Ja, mein Urlaub in Graz zeigt mir die Stadt jeden Sommer wieder anders und neu. Nichts Schöneres kann ich mir vorstellen – prinzipiell. Reisen Sie doch auch einmal im Sommer von Graz nach Graz.

Laukhardt

Als der norddeutsche Dichter Friedrich Hebbel im Juni 1847 in Graz abstieg und unsere Stadt besah, vermerkte er in einem Tagebuch auch seine Eindrücke vom Schloßberg: ,,Eine Aussicht wie die von dem herunter glaube ich in meinem Leben noch nicht gehabt zu haben.
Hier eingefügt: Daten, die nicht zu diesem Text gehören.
--- src/rtl/ctba_pkg.sv ---
// Package with constants, types and adjacency tables for the cube-map tile border address core.
`timescale 1ns / 1ps
package ctba_pkg;

	localparam int MAX_TILE_SIZE_DEF      = 1024;
	localparam int MAX_BORDER_DEF         = 16;
	localparam int MAX_TILES_PER_SIDE_DEF = 16;

	// Configuration register indexes.
	localparam logic [2:0] REG_TILE_WIDTH     = 3'd0;
	localparam logic [2:0] REG_TILE_HEIGHT    = 3'd1;
	localparam logic [2:0] REG_BORDER_WIDTH   = 3'd2;
	localparam logic [2:0] REG_TILES_PER_SIDE = 3'd3;
	localparam logic [2:0] REG_FACE_MASK      = 3'd4;

	// Tile edge codes.
	localparam logic [1:0] EDGE_LEFT   = 2'd0;
	localparam logic [1:0] EDGE_RIGHT  = 2'd1;
	localparam logic [1:0] EDGE_TOP    = 2'd2;
	localparam logic [1:0] EDGE_BOTTOM = 2'd3;

	// One adjacency entry: neighbor face, its edge, and the two flip bits.
	typedef struct packed {
		logic [2:0] face;
		logic [1:0] edge_id;
		logic       fu;
		logic       fv;
	} adj_t;

	function automatic adj_t adj_lookup(input logic [2:0] face, input logic [1:0] side);
		adj_t r;
		r = '0;
		case ({face, side})
			{3'd0, 2'd0}: r = '{3'd2, 2'd2, 1'b0, 1'b0};
			{3'd0, 2'd1}: r = '{3'd4, 2'd2, 1'b0, 1'b1};
			{3'd0, 2'd2}: r = '{3'd3, 2'd2, 1'b1, 1'b0};
			{3'd0, 2'd3}: r = '{3'd1, 2'd2, 1'b0, 1'b0};
			{3'd1, 2'd0}: r = '{3'd2, 2'd1, 1'b0, 1'b0};
			{3'd1, 2'd1}: r = '{3'd4, 2'd0, 1'b0, 1'b0};
			{3'd1, 2'd2}: r = '{3'd0, 2'd3, 1'b0, 1'b0};
			{3'd1, 2'd3}: r = '{3'd5, 2'd2, 1'b0, 1'b0};
			{3'd2, 2'd0}: r = '{3'd3, 2'd1, 1'b0, 1'b0};
			{3'd2, 2'd1}: r = '{3'd1, 2'd0, 1'b0, 1'b0};
			{3'd2, 2'd2}: r = '{3'd0, 2'd0, 1'b0, 1'b0};
			{3'd2, 2'd3}: r = '{3'd5, 2'd0, 1'b0, 1'b1};
			{3'd3, 2'd0}: r = '{3'd4, 2'd1, 1'b0, 1'b0};
			{3'd3, 2'd1}: r = '{3'd2, 2'd0, 1'b0, 1'b0};
			{3'd3, 2'd2}: r = '{3'd0, 2'd2, 1'b1, 1'b0};
			{3'd3, 2'd3}: r = '{3'd5, 2'd3, 1'b1, 1'b0};
			{3'd4, 2'd0}: r = '{3'd1, 2'd1, 1'b0, 1'b0};
			{3'd4, 2'd1}: r = '{3'd3, 2'd0, 1'b0, 1'b0};
			{3'd4, 2'd2}: r = '{3'd0, 2'd1, 1'b0, 1'b1};
			{3'd4, 2'd3}: r = '{3'd5, 2'd1, 1'b0, 1'b0};
			{3'd5, 2'd0}: r = '{3'd2, 2'd3, 1'b0, 1'b1};
			{3'd5, 2'd1}: r = '{3'd4, 2'd3, 1'b0, 1'b0};
			{3'd5, 2'd2}: r = '{3'd1, 2'd3, 1'b0, 1'b0};
			{3'd5, 2'd3}: r = '{3'd3, 2'd3, 1'b1, 1'b0};
			default: r = '0;
		endcase
		return r;
	endfunction

endpackage

--- src/rtl/cubemap_tile_border_address_core.sv ---
// Cube-map tile border address core: pipelined source address generator.
//
//   port group   dir   fields (low bit first)
//   s_axis_*     in    tdata: face[2:0], tile_index[10:3], out_x[21:11], out_y[32:22]
//   m_axis_*     out   tdata: src_face[2:0], src_tile[10:3], src_x[20:11], src_y[30:21]
//   cfg_*        in    write enable, register index, 11-bit data
//
// Four register stages; one transfer per clock while the output is not stalled.
// The throughput is set by the stage chain, each stage holding narrow
// adds, compares and small multiplies. Reset (arst_n) clears the valid bits
// and loads the register reset values. On an output stall a stage freezes only
// while it and all later stages hold items; an empty stage still fills, so bubbles close.
`timescale 1ns / 1ps
module cubemap_tile_border_address_core
	import ctba_pkg::*;
#(
	parameter int MAX_TILE_SIZE      = MAX_TILE_SIZE_DEF,
	parameter int MAX_BORDER         = MAX_BORDER_DEF,
	parameter int MAX_TILES_PER_SIDE = MAX_TILES_PER_SIDE_DEF
) (
	input  logic        clk,
	input  logic        arst_n,
	input  logic        s_axis_tvalid,
	output logic        s_axis_tready,
	// face[2:0], tile_index[10:3], out_x[21:11], out_y[32:22], zero fill
	input  logic [39:0] s_axis_tdata,
	output logic        m_axis_tvalid,
	input  logic        m_axis_tready,
	// src_face[2:0], src_tile[10:3], src_x[20:11], src_y[30:21], zero fill
	output logic [31:0] m_axis_tdata,
	input  logic        cfg_we,
	input  logic [2:0]  cfg_index,
	input  logic [10:0] cfg_data
);

	// Signed working width covers coordinates and tile products.
	localparam int SW = 16;

	// Configuration registers.
	logic [10:0] tile_width_q, tile_height_q;
	logic [4:0]  border_width_q, tiles_per_side_q;
	logic [5:0]  face_mask_q;

	always_ff @(posedge clk or negedge arst_n) begin
		if (!arst_n) begin
			tile_width_q     <= 11'd256;
			tile_height_q    <= 11'd256;
			border_width_q   <= 5'd2;
			tiles_per_side_q <= 5'd4;
			face_mask_q      <= 6'h3f;
		end else if (cfg_we) begin
			case (cfg_index)
				REG_TILE_WIDTH:     tile_width_q     <= cfg_data;
				REG_TILE_HEIGHT:    tile_height_q    <= cfg_data;
				REG_BORDER_WIDTH:   border_width_q   <= cfg_data[4:0];
				REG_TILES_PER_SIDE: tiles_per_side_q <= cfg_data[4:0];
				REG_FACE_MASK:      face_mask_q      <= cfg_data[5:0];
				default: ;
			endcase
		end
	end

	// Face mask widened so that any 3-bit face code indexes it; codes 6 and 7 read as absent.
	logic [7:0] mask_ext;
	assign mask_ext = {2'b00, face_mask_q};

	// Saturated configuration values.
	logic signed [SW-1:0] w_c, h_c, b_c, n_c;
	always_comb begin
		w_c = (tile_width_q == 11'd0) ? SW'(1) :
			(32'(tile_width_q) > MAX_TILE_SIZE ? SW'(MAX_TILE_SIZE) : SW'(tile_width_q));
		h_c = (tile_height_q == 11'd0) ? SW'(1) :
			(32'(tile_height_q) > MAX_TILE_SIZE ? SW'(MAX_TILE_SIZE) : SW'(tile_height_q));
		b_c = 32'(border_width_q) > MAX_BORDER ? SW'(MAX_BORDER) : SW'(border_width_q);
		n_c = (tiles_per_side_q == 5'd0) ? SW'(1) :
			(32'(tiles_per_side_q) > MAX_TILES_PER_SIDE ? SW'(MAX_TILES_PER_SIDE) :
			SW'(tiles_per_side_q));
	end

	// Pipeline advance: each stage moves when the one after can take it.
	logic v_s1, v_s2, v_s3, v_s4;
	logic en1, en2, en3, en4;
	assign en4 = !v_s4 || m_axis_tready;
	assign en3 = !v_s3 || en4;
	assign en2 = !v_s2 || en3;
	assign en1 = !v_s1 || en2;
	assign s_axis_tready = en1;

	always_ff @(posedge clk or negedge arst_n) begin
		if (!arst_n) begin
			v_s1 <= 1'b0; v_s2 <= 1'b0; v_s3 <= 1'b0; v_s4 <= 1'b0;
		end else begin
			if (en1) v_s1 <= s_axis_tvalid;
			if (en2) v_s2 <= v_s1;
			if (en3) v_s3 <= v_s2;
			if (en4) v_s4 <= v_s3;
		end
	end

	// Stage 1: saturate the pixel position, relative coordinates, own-tile check.
	logic [2:0]  face_in;
	logic [7:0]  tile_in;
	logic signed [SW-1:0] ox_in, oy_in, xmax, ymax, ox_c, oy_c;
	assign face_in = s_axis_tdata[2:0];
	assign tile_in = s_axis_tdata[10:3];
	assign ox_in   = SW'(s_axis_tdata[21:11]);
	assign oy_in   = SW'(s_axis_tdata[32:22]);
	assign xmax    = SW'(w_c + 2 * b_c - 1);
	assign ymax    = SW'(h_c + 2 * b_c - 1);
	assign ox_c    = ox_in > xmax ? xmax : ox_in;
	assign oy_c    = oy_in > ymax ? ymax : oy_in;

	logic [2:0]  face_s1;
	logic [7:0]  tile_s1;
	logic signed [SW-1:0] ox_s1, oy_s1, rx_s1, ry_s1;
	logic [1:0]  cx_s1, cy_s1; // bit1 = negative, bit0 = positive
	logic        own_s1;
	logic [4:0]  tx_s1, ty_s1;

	// Tile row and column by stepping over the at most MAX_TILES_PER_SIDE rows (sixteen by default).
	logic [4:0] tx_d, ty_d;
	always_comb begin
		tx_d = '0;
		ty_d = '0;
		for (int r = 0; r < MAX_TILES_PER_SIDE; r++) begin
			if (SW'(tile_in) >= SW'(r) * n_c && SW'(tile_in) < SW'(r + 1) * n_c) begin
				ty_d = 5'(r);
				tx_d = 5'(SW'(tile_in) - SW'(r) * n_c);
			end
		end
	end

	always_ff @(posedge clk) begin
		if (en1) begin
			face_s1 <= face_in;
			tile_s1 <= tile_in;
			ox_s1   <= ox_c;
			oy_s1   <= oy_c;
			rx_s1   <= ox_c - b_c;
			ry_s1   <= oy_c - b_c;
			cx_s1   <= {ox_c < b_c, ox_c - b_c >= w_c};
			cy_s1   <= {oy_c < b_c, oy_c - b_c >= h_c};
			own_s1  <= face_in < 3'd6 && mask_ext[face_in] && SW'(tile_in) < n_c * n_c;
			tx_s1   <= tx_d;
			ty_s1   <= ty_d;
		end
	end

	// Stage 2: pick the case, look up adjacency and form the flipped tile row or column.
	logic signed [SW-1:0] nx, ny;
	logic in_face, is_side;
	logic [1:0] side;
	adj_t adj;
	always_comb begin
		nx = SW'(tx_s1) + (cx_s1[1] ? -SW'(1) : (cx_s1[0] ? SW'(1) : SW'(0)));
		ny = SW'(ty_s1) + (cy_s1[1] ? -SW'(1) : (cy_s1[0] ? SW'(1) : SW'(0)));
		in_face = nx >= 0 && nx < n_c && ny >= 0 && ny < n_c;
		is_side = (cx_s1 == 2'b00) || (cy_s1 == 2'b00);
		side = cx_s1[1] ? EDGE_LEFT : (cx_s1[0] ? EDGE_RIGHT :
			(cy_s1[1] ? EDGE_TOP : EDGE_BOTTOM));
		adj = adj_lookup(face_s1, side);
	end

	// Modes: own tile clamp, inner neighbor, adjacent face.
	logic [1:0] mode_s2;
	localparam logic [1:0] MODE_OWN = 2'd0, MODE_INNER = 2'd1, MODE_ADJ = 2'd2;
	logic [2:0] face_s2;
	logic [7:0] tile_s2;
	logic signed [SW-1:0] ox_s2, oy_s2, rx_s2, ry_s2, nx_s2, ny_s2, tt_s2;
	logic [1:0] cx_s2, cy_s2, side_s2;
	adj_t adj_s2;

	always_ff @(posedge clk) begin
		if (en2) begin
			if (own_s1 && (cx_s1 != 2'b00 || cy_s1 != 2'b00) && in_face)
				mode_s2 <= MODE_INNER;
			else if (own_s1 && (cx_s1 != 2'b00 || cy_s1 != 2'b00) && is_side &&
				mask_ext[adj.face])
				mode_s2 <= MODE_ADJ;
			else
				mode_s2 <= MODE_OWN;
			face_s2 <= face_s1;
			tile_s2 <= tile_s1;
			ox_s2   <= ox_s1;
			oy_s2   <= oy_s1;
			rx_s2   <= rx_s1;
			ry_s2   <= ry_s1;
			nx_s2   <= nx;
			ny_s2   <= ny;
			cx_s2   <= cx_s1;
			cy_s2   <= cy_s1;
			side_s2 <= side;
			adj_s2  <= adj;
			// Flipped tile row or column along the shared edge.
			begin
				logic tflip;
				logic signed [SW-1:0] t;
				tflip = adj.edge_id < 2'd2 ? adj.fv : adj.fu;
				t = side < 2'd2 ? SW'(ty_s1) : SW'(tx_s1);
				tt_s2 <= tflip ? SW'(n_c - 1 - t) : t;
			end
		end
	end

	// Stage 3: source tile products and unclamped source coordinates.
	logic [2:0] sf_s3;
	logic [7:0] st_s3;
	logic signed [SW-1:0] sx_s3, sy_s3;
	logic signed [SW-1:0] d, a, sx_d, sy_d, st_d;
	logic near, pflip;
	always_comb begin
		near  = side_s2 == EDGE_LEFT || side_s2 == EDGE_TOP;
		pflip = (side_s2 < 2'd2 || adj_s2.edge_id < 2'd2) ? adj_s2.fv : adj_s2.fu;
		a     = side_s2 < 2'd2 ? ry_s2 : rx_s2;
		case (side_s2)
			EDGE_LEFT:  d = ox_s2;
			EDGE_RIGHT: d = rx_s2 - w_c;
			EDGE_TOP:   d = oy_s2;
			default:    d = ry_s2 - h_c;
		endcase
		sx_d = rx_s2;
		sy_d = ry_s2;
		st_d = SW'(tile_s2);
		case (mode_s2)
			MODE_INNER: begin
				st_d = ny_s2 * n_c + nx_s2;
				sx_d = rx_s2 - (cx_s2[1] ? -w_c : (cx_s2[0] ? w_c : SW'(0)));
				sy_d = ry_s2 - (cy_s2[1] ? -h_c : (cy_s2[0] ? h_c : SW'(0)));
			end
			MODE_ADJ: begin
				case (adj_s2.edge_id)
					EDGE_LEFT: begin
						st_d = SW'(tt_s2 * n_c + n_c - 1);
						sx_d = near ? SW'(b_c - 1 - d) : d;
						sy_d = pflip ? SW'(h_c - 1 - a) : a;
					end
					EDGE_RIGHT: begin
						st_d = tt_s2 * n_c;
						sx_d = near ? w_c - b_c + d : SW'(w_c - 1 - d);
						sy_d = pflip ? SW'(h_c - 1 - a) : a;
					end
					EDGE_TOP: begin
						st_d = SW'((n_c - 1) * n_c + tt_s2);
						sy_d = near ? SW'(b_c - 1 - d) : d;
						sx_d = pflip ? SW'(w_c - 1 - a) : a;
					end
					default: begin
						st_d = tt_s2;
						sy_d = near ? h_c - b_c + d : SW'(h_c - 1 - d);
						sx_d = pflip ? SW'(w_c - 1 - a) : a;
					end
				endcase
			end
			default: ;
		endcase
	end

	always_ff @(posedge clk) begin
		if (en3) begin
			sf_s3 <= mode_s2 == MODE_ADJ ? adj_s2.face : face_s2;
			st_s3 <= st_d[7:0];
			sx_s3 <= sx_d;
			sy_s3 <= sy_d;
		end
	end

	// Stage 4: clamp into the source tile and register the result.
	logic [2:0] sf_s4;
	logic [7:0] st_s4;
	logic [9:0] sx_s4, sy_s4;
	logic signed [SW-1:0] sxc, syc, wm1, hm1;
	assign wm1 = SW'(w_c - 1);
	assign hm1 = SW'(h_c - 1);
	assign sxc = sx_s3 < 0 ? SW'(0) : (sx_s3 > wm1 ? wm1 : sx_s3);
	assign syc = sy_s3 < 0 ? SW'(0) : (sy_s3 > hm1 ? hm1 : sy_s3);

	always_ff @(posedge clk) begin
		if (en4) begin
			sf_s4 <= sf_s3;
			st_s4 <= st_s3;
			sx_s4 <= sxc[9:0];
			sy_s4 <= syc[9:0];
		end
	end

	assign m_axis_tvalid = v_s4;
	assign m_axis_tdata  = {1'b0, sy_s4, sx_s4, st_s4, sf_s4};

	// Checks on pipeline flow.
	a_hold: assert property (@(posedge clk) disable iff (!arst_n)
		v_s4 && !m_axis_tready |=> v_s4 && $stable(m_axis_tdata))
		else $error("output item changed under stall");
	a_ready: assert property (@(posedge clk) disable iff (!arst_n)
		!v_s1 |-> s_axis_tready)
		else $error("input blocked with empty first stage");
	a_fill: assert property (@(posedge clk) disable iff (!arst_n)
		s_axis_tvalid && s_axis_tready |=> v_s1)
		else $error("accepted item lost");
	a_face: assert property (@(posedge clk) disable iff (!arst_n)
		v_s3 && mode_s2 == MODE_ADJ && en3 |=> sf_s3 < 3'd6)
		else $error("adjacent face out of range");

	logic unused_ok;
	assign unused_ok = ^s_axis_tdata[39:33];

endmodule
--- config.mk ---
export PLATFORM = sky130hd
export DESIGN_NAME = cubemap_tile_border_address_core
export DESIGN_NICKNAME = d
export VERILOG_FILES = /design/src/rtl/ctba_pkg.sv /design/src/rtl/cubemap_tile_border_address_core.sv
export SDC_FILE = /design/constraint.sdc
export NUM_CORES = 1
export LEC_CHECK = 0
export BUFFER_PORTS_ARGS = -buffer_cell sky130_fd_sc_hd__buf_2
export CORE_MARGIN = 3
export CORE_UTILIZATION = 47
export CTS_BUF_LIST = sky130_fd_sc_hd__clkbuf_4
export DETAILED_ROUTE_END_ITERATION = 7
export SLEW_MARGIN = 20
export SYNTH_ARGS = -nofsm -noshare
export SYNTH_HDL_FRONTEND = slang
export SYNTH_SLANG_ARGS = --single-unit
--- constraint.sdc ---
create_clock -name clk -period 10.1 [get_ports clk]
set_input_delay 1.515 -clock clk [delete_from_list [all_inputs] [get_ports clk]]
set_output_delay 1.515 -clock clk [all_outputs]
set_load 0.02 [all_outputs]
; After elaboration in Yosys (flattened, before gate mapping)
; Memories as Yosys holds them, arrays and structs flattened.
; Index checks and enable logic that the tools add are counted.
[totals]
register_bits = 336
latch_bits = 0
ram_bits = 0
romBits = 224
in_bits = 59
elab_cells = 313
memories = 1
[memory_table]
columns = name, words, width, read_ports, rd_clocked_by_memory_dff, write_ports, line_no
row1 = (no name shown), 32, 7, 1, 0, 0, ctba_pkg.sv:33  ; case ({face, side})
[classes]
add_sub_neg = 47
n_mul = 16
div = 0
order_cmp = 58
eq_ne = 10
shift = 0
n_mux = 75
n_bitwise = 0
n_reduce_logical = 57
[op_table]
columns = cell, n
row1 = $mux W16, 13
row2 = $pmux W16 S2, 4
row3 = $mux W5, 20
row4 = $sub A5 B5 Y5, 15
row5 = $lt A8 B9 Y1, 8
row6 = $mux W11, 6
row7 = $lt A16 B6 Y1, 4
row8 = $sub A12 B16 Y16, 4
row9 = $ge A8 B9 Y1, 7
row10 = $mul A16 B6 Y8, 3
row11 = $pmux W16 S3, 1
row12 = $mul A4 B5 Y9 const A, 4
row13 = $add A12 B16 Y16, 2
row14 = $add A5 B16 Y16, 2
row15 = $ge A16 B1 Y1 const B, 2
row16 = $ge A16 B12 Y1, 2
row17 = $ge A8 B8 Y1, 4
row18 = $gt A16 B12 Y1, 2
row19 = $lt A16 B1 Y1 const B, 2
row20 = $lt A8 B8 Y1, 4
row21 = $mul A3 B5 Y8 const A, 4
row22 = $neg A11 Y16, 2
row23 = $sub A16 B12 Y16, 2
row24 = $sub A16 B16 Y16, 2
row25 = other kinds (54), 144

; Depth between registers and ports, before layout
[logic_depth]
ltp_word = 21
mapped_depth = 40
ltp_nobuf = 37

; Worst setup path after synthesis
; OpenSTA, ideal clock, no wires.
[synth_path]
path_kind = reg2reg
start = reg tile_width_q[8]
end = reg cx_s1[0], data pin
setup_time_ns = 0.264
t_arrival_ns = 6.983
required_time_ns = 9.836
setup_slack_ns = 2.852
path_stages_with_launch = 37
period_less_slack_ns = 7.248
path_cell_list = dfstp_2 nor3_1 nor2b_1 nand2_1 nor2_1 o21ai_0 inv_1 ha_1 fa_1 a21oi_1 o21ai_1 a2111oi_2 nor2_1 xnor2_1 inv_1 ha_1 nand4_1 nor3_1 nand2_1 a211o_1 a21oi_4 buf_2 nor2_1 a21o_1 ha_1 fa_1 inv_1 ha_1 a21o_1 a21o_1 a21o_1 a21o_1 a21o_1 a21oi_1 o21ai_0 o2111ai_1 a31oi_1
[synth_via]
elab_chain_cells = 9
elab_cells_between_ends = 10
classes_between = add/sub (3) / order compare (3) / mux (3) / reduce/logical (1)
[synth_rtl]
columns = element, line_no
row1 = start: declaration, cubemap_tile_border_address_core.sv:40  ; logic [10:0] tile_width_q, tile_height_q;
row2 = start signal: assignment, cubemap_tile_border_address_core.sv:53  ; REG_TILE_WIDTH: tile_width_q <= cfg_data;
row3 = $gt A11 B11 Y1, cubemap_tile_border_address_core.sv:71  ; (32'(tile_width_q) > MAX_TILE_SIZE ? SW'(MAX_TILE_SIZE) : SW'(tile_width_q));
row4 = $mux W11, cubemap_tile_border_address_core.sv:71
row5 = $mux W11 (*), cubemap_tile_border_address_core.sv:70  ; w_c = (tile_width_q == 11'd0) ? SW'(1) :
row6 = $add A11 B6 Y12, cubemap_tile_border_address_core.sv:108  ; assign xmax = SW'(w_c + 2 * b_c - 1);
row7 = $sub A12 B1 Y13, cubemap_tile_border_address_core.sv:108
row8 = $gt A12 B13 Y1, cubemap_tile_border_address_core.sv:110  ; assign ox_c = ox_in > xmax ? xmax : ox_in;
row9 = $mux W16, cubemap_tile_border_address_core.sv:110
row10 = $sub A16 B6 Y16, cubemap_tile_border_address_core.sv:141  ; cx_s1 <= {ox_c < b_c, ox_c - b_c >= w_c};
row11 = $ge A16 B12 Y1 (*), cubemap_tile_border_address_core.sv:141
row12 = end signal: assignment, cubemap_tile_border_address_core.sv:141
row13 = end: declaration, cubemap_tile_border_address_core.sv:116  ; logic [1:0] cx_s1, cy_s1;
; Mark *: on every way between the ends. The rest lies on a longest branch, timed or not.
; A chain may end at the register's enable or synchronous reset.

; Final worst setup path
[layout_path]
start = reg tile_width_q[10]
end = reg cx_s1[0], data pin
[layout_via]
elab_chain_cells = 9
elab_cells_between_ends = 10
classes_between = add/sub (3) / order compare (3) / mux (3) / reduce/logical (1)
[layout_rtl]
columns = element, line_no
row1 = $gt A11 B11 Y1, cubemap_tile_border_address_core.sv:71
row2 = $mux W11, cubemap_tile_border_address_core.sv:71
row3 = $mux W11 (*), cubemap_tile_border_address_core.sv:70
row4 = $add A11 B6 Y12 (*), cubemap_tile_border_address_core.sv:108
row5 = $sub A12 B1 Y13 (*), cubemap_tile_border_address_core.sv:108
row6 = $gt A12 B13 Y1, cubemap_tile_border_address_core.sv:110
row7 = $mux W16 (*), cubemap_tile_border_address_core.sv:110
row8 = via ox_c[2], cubemap_tile_border_address_core.sv:103  ; logic signed [SW-1:0] ox_in, oy_in, xmax, ymax, ox_c, oy_c;
row9 = $sub A16 B6 Y16 (*), cubemap_tile_border_address_core.sv:141
row10 = $ge A16 B12 Y1 (*), cubemap_tile_border_address_core.sv:141
; The timed path passes the listed nets; every way through them passes the cells marked *.

==> metrics <==
Synth cell types=104; Avg Cell Area, Syn=9.06 um2; Setup Skew=45.9 ps; Die H=282 um; Synth area leaders=edfxtp_1, ha_1, fa_1, xnor2_1, inv_1; Req. time, crit path=10640 ps; # hold bufs at CTS=0; DP HPWL=90300 um; IO Pins=93; DIE AREA=79500 um2; Adder-Cell Fraction of Synth Area=24.8%; post-route antenna net violation count=0; post-cts resize count=0; number of synthesized flops with an enable pin=264; Clock Path Buffers=3; total track usage=29.2%; Storage cell area=8990 um2; Hold Path Sink=ry_s2[2]$_DFFE_PP_; Critical Path Fanout Max=27; critical path startpoint category=flop; clock period minus worst slack=8430 ps; Arr. time, crit path=8960 ps; row cnt=100; outcome=complete, no violations; Via Count=30200; post-synthesis compound-gate area fraction=19.1%; Synth Instances=3949; slowest cell on the critical path=a21oi_1; antenna violations before repair=3; Post-Syn Area=35800 um2; flops & latches, synth=306; Clk Latency, worst-skew pair=830 ps; crit end category=flop; Synth Area in XOR/XNOR=7.60%; Crit Path Class=flop to flop; yosys warns=0; fin. max-slew vios=0; worst hold path class=flop to flop; drt first pass iters=6; register area share after synthesis=25.1%; nets=4766; first-pass GRT wire length=175000 um; drt initial violations=2757; Fill cells=7150; share of cells above drive strength 1=9.27%; cts bufs inserted=85; cells on worst reg2reg path=31; Routed WL per cell=22.7 um; Post-synth top cells=ha_1, inv_1, nand2_1; Multi-input gate area=25000 um2; setup TNS=0 ps; Initial Utilization=47.7%; post-DR vias/cell=5.91; area share of the largest cell type after synthesis=22.2%; Worst slew margin=12.3%; total grt overflow=0; mux contribution to synthesized area=4.11%; most frequent cell on the critical path=ha_1; largest family of logic cells by synthesized area=adder cells; number of post-CTS setup repair buffers=0; Post-route DRC=0; Max Clk Rate=119 MHz; clk slew on worst S/H paths=70 ps; largest net degree at the start of global routing=63; RSZ-0062 raised after global routing=false; most numerous cell in the Yosys netlist=ha_1; GP Congestion=0.961; H-tree depth=3; crit-path max cell delay=550 ps; max_cap viols=0; total clock sinks=306; reg2reg start=tile_width_q[10]$_DFFE_PN0P_; fin crit share=83.4%; final hold violations=0; vias in the first global route=28800; hold-critical path depth=0; asr flop ratio synth=13.7%; ys flop type=edfxtp_1; count of input and output buffers=84; Routed Wire Length=116000 um; # setup viols final=0; Post-Synth Simple-Gate Area=13.9%; Reg2Reg Capture Point=cx_s1[0]$_DFFE_PP_; Die X-Extent=282 um; Reg2Reg Setup Slack=1670 ps; core area=74900 um2; beginning of the worst hold path=ry_s1[2]$_DFFE_PP_; Area Growth Syn to Fin=7.73%; Synth area leader=edfxtp_1; Slew @ Worst Pin=1300 ps; CTS root buf=clkbuf_4; TritonCTS clock tree=yes
[state kept, by name, indices dropped and copies added (netlist names), 10 cells and up]
name and flops:
sx_s4 10, ry_s2 16, oy_s1 13, tile_height_q 11, ox_s2 13, ry_s1 16, tile_width_q 11, ox_s1 13
oy_s2 13, sy_s4 10, rx_s2 16, sx_s3 16, rx_s1 16, sy_s3 16
[metal layers]
| metal | track usage [%] | routed length (um) | vias up |
|---|---|---|---|
| met5 | 0 | 13 | - |
| li1 | - | - | 14600 |
| met4 | 8.04 | 3020 | 2 |
| met1 | 43.8 | 55200 | 14300 |
| met2 | 42.0 | 47200 | 1146 |
| met3 | 6.42 | 10300 | 178 |
[logic make-up (layout without fill, tap and decap cells)]
logic type / count (synthesis) / after routing
compound gates: 1026 / 1026
xor+xnor: 307 / 307
fa+ha+maj: 647 / 647
buf+inv: 494 / 668
flops: 306 / 306
mux: 122 / 122
other cells: 2 / 11
simple gates: 1045 / 1045
[area by class of cell]
type	instances	area share (%)
flip-flops and latches	306	23.3
well taps	969	3.15
repair buffers	124	1.88
diodes	1	0.00649
multi-input cells	3157	64.9
inverters	387	3.77
clock inverters	40	0.727
clock buffers	117	2.28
Gottlob, daß die Zeit der Vestungen vorüber ist, daß die Stapelplätze der Kanonen und der Bombenkessel sich in Gärten verwandeln!"
Schön, dass man dass durch Karins Augen auch heute noch erleben darf.

Di. 05/07/2016 8:52 Permalink
Gertraud Prügger

Liebe Frau DI Tschavgova!
Sie sprechen mir aus der Seele. Wenn man es versteht, die Schönheiten unserer Stadt zu entdecken, ist ein Graz-Urlaub wirklich zu empfehlen.
Vor allem teile ich mit Ihnen die Liebe zu den Grazer Vorgärten mit den wunderschönen Gründerzeitbauten und den Innenhöfen, aber auch zu den liebevoll gestalteten Gärten in der Triestersiedlung.
Einen genussvollen und erholsamen Graz-Urlaub wünscht
Gertraud Prügger
ehem. Geschäftsführerin des Naturschutzbundes Stmk

Di. 05/07/2016 11:13 Permalink
Anonymous

Ja, Graz ist schon eine schöne Stadt. Beim Lesen von diesem Text bekommt man richtig Heimweh (wenn man nicht mehr da wohnt). Seufz...
Aber wenn man sich die Route der Autorin ansieht (Kaiser-Josef-Platz, Stadtpark, Herz-Jesu-Kirche..) könnte man meinen, es ist vom Graz des ausgehenden 19. Jahrhunderts die Rede. Auf was ich hinaus will: Mich würde freuen wenn in Zukunft jemand gleichermassen über das Reininghausviertel oder die Smart City schreibt. Oder anders gefragt: was sind denn die Qualitäten der gründerzeitlichen Viertel in Graz und welche Qualitäten sind zur Zeit in Graz am Entstehen? Oder lassen die sich überhaupt vergleichen? Ich bin mal pessimistisch und behaupte, dass wir diese Qualitäten heute nicht mehr erreichen. Gegenargumente erwünscht.